Abiotic controls on nitrogen fixation and respiration in selected woody debris from the Pacific Northwest, U.S.A.

Abstract

We estimated the effects of temperature, moisture, and oxygen concentration on nitrogen fixation and respiration in woody debris and used this information to model seasonal variation in these processes. We measured acetylene reduction and CO2 evolution of wood samples to determine the relative effect of these abiotic factors on nitrogen fixation and respiration. The interactions of these abiotic factors were examined in a model to test whether temperature alone can be used as a predictor of seasonal changes in nitrogen fixation and respiration rates in woody debris. Nitrogen fixation rates were optimum near 30ºC, whereas respiration rates were optimum over a broader range, from 30°C to 50°C. Nitrogen fixation and respiration rates were greatest above 175% and 100% wood moisture content, respectively, with little activity below 50%. Nitrogen fixation was optimum at 2% O2, with activity much reduced above and below this concentration.
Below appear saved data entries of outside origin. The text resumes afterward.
`config.mk`:
```
export PLATFORM = sky130hd
export DESIGN_NAME = lbc_cell
export DESIGN_NICKNAME = d
export VERILOG_FILES = /design/src/hw/rtl/lru_block_buffer_cache_core_defines.svh /design/src/hw/rtl/lbc_pkg.sv /design/src/hw/rtl/lbc_cell.sv
export SDC_FILE = /design/constraint.sdc
export NUM_CORES = 1
export LEC_CHECK = 0
export ABC_AREA = 0
export BUFFER_PORTS_ARGS = -buffer_cell sky130_fd_sc_hd__buf_2
export CAP_MARGIN = 20
export CORE_MARGIN = 2
export CORE_UTILIZATION = 55
export CTS_CLUSTER_DIAMETER = 60
export DETAILED_ROUTE_END_ITERATION = 10
export PLACE_DENSITY = 0.84
export SYNTH_ARGS = -nofsm -noshare
export SYNTH_HDL_FRONTEND = slang
export SYNTH_SLANG_ARGS = --single-unit
export TNS_END_PERCENT = 20
```
`constraint.sdc`:
```
create_clock -name i_clk -period 7 [get_ports i_clk]
set_clock_uncertainty 0.2 [all_clocks]
set_input_delay 0.7 -clock i_clk [delete_from_list [all_inputs] [get_ports i_clk]]
set_output_delay 0.7 -clock i_clk [all_outputs]
set_load 0.1 [all_outputs]
```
Respiration was optimal when O2 exceeded 1%. In our simulations, annual nitrogen fixation and respiration rates were 7.8 and 1.7 times greater, respectively, when only temperature limitation was included than when moisture and oxygen limitations were also included. Therefore, seasonal interactions of abiotic factors need to be considered when estimating annual nitrogen fixation and respiration rates.